• kisa bir tarihçe:

    1910'lu yillarin basinda cins atlarin beslendigi ve barindigi bir ahir olarak biliniyor.
    hangi dahinin aklina geldiyse su atlari hoplatalalim ziplatalim bunu seyredene de bilet keselim fikri çalisiyor (oh, it works baby, it works) ve mekan yarim gün cambazhane, yarim gün ahir moduna geçiyor.
    sonra artik atlar mi kaçiyor, millet at seyrine para yatirmanin avanak bir is olduguna mi uyaniyor, ne oluyorsa artik, "kozmografya" adiyla sinemaya çevriliyor.
    1932 yilinda "mulen ruj" adini aliyor. dans revü çilgin atiyoruz ayagina.
    o da pek tutmamis olmali ki 35/36 sezonundan itibaren "çagliyan"a dönüsüyor.
    anlasilan o yillarda istanbul'da hiçbir sey öyle uzun boylu begenilmiyor, bugünün atlas'i 38/39 sezonunu "halk opereti", 40-42 arasini "halk sinemasi" ve 42-45 arasini "istanbul gazinosu"olarak zar zor atlatiyor.

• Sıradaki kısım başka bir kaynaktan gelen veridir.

This design comes from an exercise in tuning for small area on the open sky130 flow, not from production work. In this exercise RTL edits were held to simulation tests only and were not proved equivalent to the original. Power figures rest on the tool's default switching activity, not on a simulated workload.

==> flow/design.v <==
`timescale 1ns/1ps
package pixel_pkg;
	localparam int PIXEL_WIDTH = 8;
	typedef logic [PIXEL_WIDTH-1:0] pixel_t;
	localparam pixel_t PIXEL_MIN = '0;    
	localparam pixel_t PIXEL_MAX = '1;    
	localparam int NARROW_WIDTH = PIXEL_WIDTH + 2;
	localparam int WIDE_WIDTH = PIXEL_WIDTH + 3;
	localparam int NARROW_SAMPLE_MIN = -(2 ** (NARROW_WIDTH - 1));
	localparam int NARROW_SAMPLE_MAX = (2 ** (NARROW_WIDTH - 1)) - 1;
	localparam int WIDE_SAMPLE_MIN = -(2 ** (WIDE_WIDTH - 1));
	localparam int WIDE_SAMPLE_MAX = (2 ** (WIDE_WIDTH - 1)) - 1;
endpackage
`timescale 1ns/1ps
package diag_buffer_pkg;
	localparam int NARROW_LANES = 18;    
	localparam int WIDE_LANES = 9;
	localparam int LANES = NARROW_LANES + WIDE_LANES;
	localparam int WIDE_FIRST_LANE = NARROW_LANES / 2;
	localparam int NARROW_HIGH_FIRST_LANE = WIDE_FIRST_LANE + WIDE_LANES;
	localparam int DELAY_DEPTH = 9;
	localparam int LATENCY = DELAY_DEPTH + 1;
endpackage
`timescale 1ns/1ps
module pixel_saturate #(
	parameter int SAMPLE_WIDTH = pixel_pkg::NARROW_WIDTH,
	parameter int PIXEL_WIDTH = pixel_pkg::PIXEL_WIDTH,
	parameter int GROUP_LANES = diag_buffer_pkg::WIDE_LANES
) (
	input logic clock,
	input logic rst,
	input logic signed [GROUP_LANES-1:0][SAMPLE_WIDTH-1:0] samples,
	output logic [GROUP_LANES-1:0][PIXEL_WIDTH-1:0] pixels
);
	localparam int SIGN_BIT = SAMPLE_WIDTH - 1;
	if (SAMPLE_WIDTH < PIXEL_WIDTH + 2) begin : g_width_check
		$error("pixel_saturate: SAMPLE_WIDTH %0d too narrow for PIXEL_WIDTH %0d",
			SAMPLE_WIDTH, PIXEL_WIDTH);
	end
	logic [GROUP_LANES-1:0] negative;
	logic [GROUP_LANES-1:0] overflow;
	logic [GROUP_LANES-1:0][PIXEL_WIDTH-1:0] clamped;
	always_comb begin
		for (int lane = 0; lane < GROUP_LANES; lane++) begin
			negative[lane] = samples[lane][SIGN_BIT];
			overflow[lane] = |samples[lane][SIGN_BIT-1:PIXEL_WIDTH];
		end
	end
	always_comb begin
		for (int lane = 0; lane < GROUP_LANES; lane++) begin
			if (negative[lane]) begin
				clamped[lane] = '0;
			end else if (overflow[lane]) begin
				clamped[lane] = '1;    
			end else begin
				clamped[lane] = samples[lane][PIXEL_WIDTH-1:0];
			end
		end
	end
	always_ff @(posedge clock) begin
		if (rst) begin
			pixels <= '0;
		end else begin
			pixels <= clamped;
		end
	end
endmodule
`timescale 1ns/1ps
module diagonal_delay_line #(
	parameter int LANES = diag_buffer_pkg::LANES,
	parameter int DEPTH = diag_buffer_pkg::DELAY_DEPTH,
	parameter int PIXEL_WIDTH = pixel_pkg::PIXEL_WIDTH
) (
	input logic clock,
	input logic load,    
	input logic keep,    
	input logic [LANES-1:0][PIXEL_WIDTH-1:0] pixel_in,
	output logic [LANES-1:0][PIXEL_WIDTH-1:0] pixel_out
);
	if (DEPTH < 1) begin : g_depth_check
		$error("diagonal_delay_line: DEPTH must be at least 1, got %0d", DEPTH);
	end
	if (LANES < 1) begin : g_lane_check
		$error("diagonal_delay_line: LANES must be at least 1, got %0d", LANES);
	end
	logic [DEPTH-1:0][LANES-1:0][PIXEL_WIDTH-1:0] stage;
	localparam int W = LANES * PIXEL_WIDTH;
	always_ff @(posedge clock) begin
		stage[0] <= ({W{load}} & pixel_in) | ({W{keep}} & stage[0]);
		for (int s = 1; s < DEPTH; s++) begin
			stage[s] <= ({W{load}} & stage[s-1]) | ({W{keep}} & stage[s]);
		end
	end
	assign pixel_out = stage[DEPTH-1];
endmodule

    1945'te ise bina yenileniyor, acayip sik cila filan ve "atlas sinema ve tiyatrosu" olarak kapilarini açiyor. sonra atlas adi hiç degismiyor ancak mekan zaman içinde, mesela sibel gökçe'nin dükkaninin ya da kod müzik'in bulundugu pasaj'i kapsar haller aliyor, hali bir sürü haller içinde oluyor.

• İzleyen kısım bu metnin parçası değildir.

What follows belongs to an exercise in optimizing a design on an open flow for small area, a short achievable clock period and few clock cycles; a production flow would make more cautious choices. In this exercise RTL edits were held to simulation tests only and were not proved equivalent to the original. Power and IR drop assume default switching activity.

## v16
## cavlc_residual_top
module cavlc_residual_top (
	input  logic                       clk,
	input  logic                       rst_n,
	input  logic                       start_i,
	input  logic [256-1:0]    block_i,      
	input  logic                       flush_i,
	output logic                       busy_o,
	output logic [7:0]                 byte_o,
	output logic                       byte_we_o,
	output logic                       block_done_o,
	output logic [9-1:0] block_bits_o
);
Size in the first run: about 2500 cells after synthesis, ~490 flip-flops, roughly 280 I/O pins, ~27000 sq um of cells after synthesis.
==> module cavlc_block_scan, before the edit <==
module cavlc_block_scan (
	input  logic         clk,
	input  logic         rst_n,
	input  logic         start_i,
	input  logic [256-1:0] block_i,
	input  logic         adv_i,           
	input  logic         adv_safe_i,      
	output logic         busy_o,
	output logic         tok_v_o,         
	output logic         tok_t1_o,        
	output logic         tok_last_o,      
	output logic         tok_first_o,     
	output logic         tok_adj_o,       
	output logic [11:0]  tok_cnt4_o,      
	output logic [15:0]  tok_data_o,      
	output logic [4:0]   tok_sg_o,        
	output logic         tok_ab_o,        
	output logic         tok_s2_o         
);
	logic [256-1:0] blk_q;
	logic [15:0] nz_q;         
	logic [15:0] one_q;        
	logic [15:0] sign_q;       
	logic        run2_q;       
	logic        have_q;       
	logic        first_q;      
	logic        pend_q;       
	logic        adj_q;
	logic        lastnext_q;   
	function automatic logic [4:0] therm_add(input logic [4:0] a, input logic [4:0] b);
		logic [5:0] ta, tb;
		logic [4:0] t;
		ta = {a, 1'b1};    
		tb = {b, 1'b1};
		for (int i = 1; i <= 5; i++) begin
			t[i-1] = 1'b0;
			for (int j = 0; j <= i; j++)
				t[i-1] = t[i-1] | (ta[j] & tb[i-j]);
		end
		therm_add = t;
	endfunction
	function automatic logic [4:0] therm16(input logic [15:0] x);
		logic [39:0] l1;
		logic [19:0] l2;
		logic [9:0]  l3;
		for (int i = 0; i < 8; i++)
			l1[5*i +: 5] = therm_add({4'd0, x[2*i]}, {4'd0, x[2*i+1]});
		for (int i = 0; i < 4; i++)
			l2[5*i +: 5] = therm_add(l1[10*i +: 5], l1[10*i+5 +: 5]);
		for (int i = 0; i < 2; i++)
			l3[5*i +: 5] = therm_add(l2[10*i +: 5], l2[10*i+5 +: 5]);
		therm16 = therm_add(l3[4:0], l3[9:5]);
	endfunction
	function automatic logic [15:0] or_above(input logic [15:0] x);
		logic [15:0] y;
		for (int k = 0; k < 16; k++)
			y[k] = |(x >> (k + 1));
		or_above = y;
	endfunction
	function automatic logic [15:0] or_below(input logic [15:0] x);
		logic [15:0] y;
		for (int k = 0; k < 16; k++)
			y[k] = |(x << (16 - k));
		or_below = y;
	endfunction
	logic [15:0] nz_in, one_in;
	logic [4:0]  th_in;
	logic        ln_in;
	always_comb begin
		for (int k = 0; k < 16; k++) begin
			nz_in[k]  = |block_i[16*k +: 16];
			one_in[k] = block_i[16*k] &
				((block_i[16*k+1 +: 15] == 15'd0) || (block_i[16*k+1 +: 15] == 15'h7fff));
		end
		th_in = therm16(nz_in);
		ln_in = !th_in[1] || (!th_in[2] && (nz_in & ~or_below(nz_in) & one_in) != 16'd0);
	end
	logic [15:0] a1, a2, sel2one;
	logic [4:0]  th;
	logic        ge2, ge3, ge4, ge5, botone;
	logic [15:0] sel1, t1pos, rem;
	logic        top_one, two, is_t1, single, last, rem_le1;
	logic [1:0]  t1cnt;
	logic [2:0]  signs;
	logic        s1, s2;
	logic [23:0] c2;
	logic [11:0] c4;
	logic [15:0] coef;
	always_comb begin
		a1  = or_above(nz_q);                  
		a2  = or_above(nz_q & a1);             
		th  = therm16(nz_q);
		ge2 = th[1];
		ge3 = th[2];
		ge4 = th[3];
		ge5 = th[4];
		botone = (nz_q & ~or_below(nz_q) & one_q) != 16'd0;
		sel1    = nz_q & ~a1;
		top_one = (sel1 & one_q) != 16'd0;
		sel2one = nz_q & a1 & ~a2 & one_q;
		t1pos   = sel1 | sel2one;
		two     = sel2one != 16'd0;
		s1 = |(sel1 & sign_q);
		s2 = |(sel2one & sign_q);
		if (first_q) begin
			is_t1 = (nz_q == 16'd0) || top_one;
			t1cnt = (nz_q == 16'd0) ? 2'd0 : (two ? 2'd2 : 2'd1);
			signs = two ? {1'b0, s1, s2} : {2'b0, s1};
		end else begin
			is_t1 = run2_q && top_one;
			t1cnt = 2'd1;
			signs = {2'b0, s1};
		end
		for (int i = 0; i < 8; i++)
			c2[3*i +: 3] = 3'(nz_q[2*i]) + 3'(nz_q[2*i+1]);
		for (int i = 0; i < 4; i++)
			c4[3*i +: 3] = c2[6*i +: 3] + c2[6*i+3 +: 3];
		single = !first_q && run2_q && top_one;
		rem = nz_q & ~(single ? sel1 : t1pos);
		if (!single && two) begin
			last    = ~ge3;
			rem_le1 = ~ge4 || (!is_t1 && botone && !ge5);
		end else begin
			last    = ~ge2;
			rem_le1 = ~ge3 || (botone && !ge4);
		end
		coef = '0;
		for (int k = 0; k < 16; k++)
			coef = coef | (blk_q[16*k +: 16] & {16{sel1[k]}});
	end
	logic busy_q, accept, issue, have_d, lastnext_d;
	assign busy_o = busy_q;
	assign accept = start_i & ~busy_q;
	assign issue  = adv_i & have_q;
	always_comb begin
		if (accept) begin
			have_d     = 1'b1;
			lastnext_d = ln_in;
		end else if (issue) begin
			have_d     = ~last;
			lastnext_d = rem_le1;
		end else begin
			have_d     = have_q;
			lastnext_d = lastnext_q;
		end
	end
	always_ff @(posedge clk or negedge rst_n) begin
		if (!rst_n) begin
			have_q     <= 1'b0;
			first_q    <= 1'b0;
			pend_q     <= 1'b0;
			lastnext_q <= 1'b0;
			run2_q     <= 1'b0;
			busy_q     <= 1'b0;
			tok_v_o    <= 1'b0;
		end else begin
			have_q     <= have_d;
			lastnext_q <= lastnext_d;
			busy_q     <= have_d & ~(lastnext_d & adv_safe_i);
			if (accept) begin
				first_q    <= 1'b1;
				pend_q     <= 1'b0;
				run2_q     <= 1'b0;
			end else if (issue) begin
				first_q    <= 1'b0;
				pend_q     <= is_t1;
				run2_q     <= first_q && top_one && two;
			end
			if (adv_i)
				tok_v_o <= have_q;
		end
	end
	always_ff @(posedge clk) begin
		if (~busy_q) begin
			blk_q <= block_i;
			nz_q  <= nz_in;
			one_q <= one_in;
			for (int k = 0; k < 16; k++)
				sign_q[k] <= block_i[16*k+15];
		end else if (issue) begin
			nz_q  <= rem;
		end
		if (issue && first_q)
			tok_cnt4_o <= c4;
		if (issue && is_t1)
			adj_q <= first_q;
		if (issue) begin
			tok_t1_o    <= is_t1;
			tok_last_o  <= last;
			tok_first_o <= ~is_t1 & (first_q | pend_q | run2_q);
			tok_adj_o   <= first_q | adj_q | run2_q;
			tok_data_o  <= coef;
			tok_sg_o    <= {t1cnt, signs};
			tok_ab_o    <= ~is_t1 & two;
			tok_s2_o    <= s2;
		end
	end
endmodule
clock: 11.0 ns
lec_check: 0
cap_margin: 20
core_margin: 2
core_utilization: 55
place_density: 0.68
setup_slack_margin: 5
slew_margin: 20
standard.sh (not shown) runs the stock make flow with config.mk's settings and CLKGATE_MAP_FILE= SYNTH_SCRIPT=/design/flow/synth_recipe.tcl, a recipe that flattens the netlist after the stock synthesis.
==> flow/flow/run.sh <==
#!/bin/bash
# The standard layout (the standard.sh, all steps unchanged), with
# the port buffers that global placement inserts made of buf_1 cells
# instead of the delay buffers buffer_ports picks by default. Every
# input and output port still gets its own buffer.
set -o pipefail
export BUFFER_PORTS_ARGS="-buffer_cell sky130_fd_sc_hd__buf_1"
cp standard.sh standard_copy.sh.txt
bash standard.sh > standard.log 2>&1
Testbench counts of v16, summed over its fixed seeds: cycles 5,430.
The following lists how v36 was set up differently from v16:
--- a/flow/design.v
+++ b/flow/design.v
@@ -134,9 +134,9 @@
 			one_in[k] = block_i[16*k] &
 				((block_i[16*k+1 +: 15] == 15'd0) || (block_i[16*k+1 +: 15] == 15'h7fff));
 		end
 		th_in = therm16(nz_in);
-		ln_in = !th_in[1] || (!th_in[2] && (nz_in & ~or_below(nz_in) & one_in) != 16'd0);
+		ln_in = !th_in[1];
 	end
 	logic [15:0] a1, a2, sel2one;
 	logic [4:0]  th;
 	logic        ge2, ge3, ge4, ge5, botone;
From v16 to v36 the numbers moved as follows: number of well-tap cells placed decreased by 42 relative to the old numbers; sequential-cell power consumption increased by about 1% relative to the old numbers.
Achievable frequency ends up lower on v16.
Per the comparison of v36 with v16, number of CTS-inserted buffers decreased by 2 relative to the old numbers; delay of the slowest cell on the worst path went down; routed wire length climbed about 1.8%; worst-path maximum fanout lower; met3 routing resource usage after global routing now larger.
[compare] base=v16 new=v36: fraction of power consumed by the clock network went down; global routing usage summed across all routing layers climbed 1.0 points.
Testbench counts of v36, summed over its fixed seeds: cycles 5,598.

afterwards: timing with drivers on the ports:
In the flow no input, the clock included, has a driving cell. The finished layouts below were timed again as built, in two steps. Step 1: set_driving_cell puts a clkbuf_16 on clk and a buf_2 on each other input, an assumption about the parent block. Step 2 times the ports against the registers' clock, not the clock port: input delays grow and output delays shrink by t, the midpoint of the rising clock arrivals with the driver on. Slacks: ideal / step 1 / step 2; pairs: ideal / step 1.
run	t, ns	setup WS [ns]	latest minus earliest clock arrival (ns)	slew at the worst register clock pin (ns)	cell pins on the clock port's net
v16	0.666	5.855 / 5.855 / 5.649	0.016 / 0.016	0.07 / 0.07	1
v36	0.660	6.165 / 6.210 / 5.550	0.038 / 0.038	0.06 / 0.06	1
After both steps every run listed still meets setup and hold. For v36, which loses most, drivers alone change the setup slack by +0.045 ns; drivers and shift together by -0.615 ns.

    (resad ekrem koçu'nun istanbul ansiklopedisi'nden hatirladigim kadariyla. kendimden çok fazla sey ekleyerek, saçimi süpürge yaparak, ama gerçegin dokusunu hiç zedelemeden, sevgiyle, askla, engin noyan vardi noldu ona)
  • 60'lardan 90'lara damga vuran yabancı müzisyenler öldükçe aklıma geliyor burası. sadece heavy metal kasetleri değil, rem, prince veya david bowie'nin hiçbir yerde bulunmayan kasetlerini haftalık pahasına çektirip dinlerdik.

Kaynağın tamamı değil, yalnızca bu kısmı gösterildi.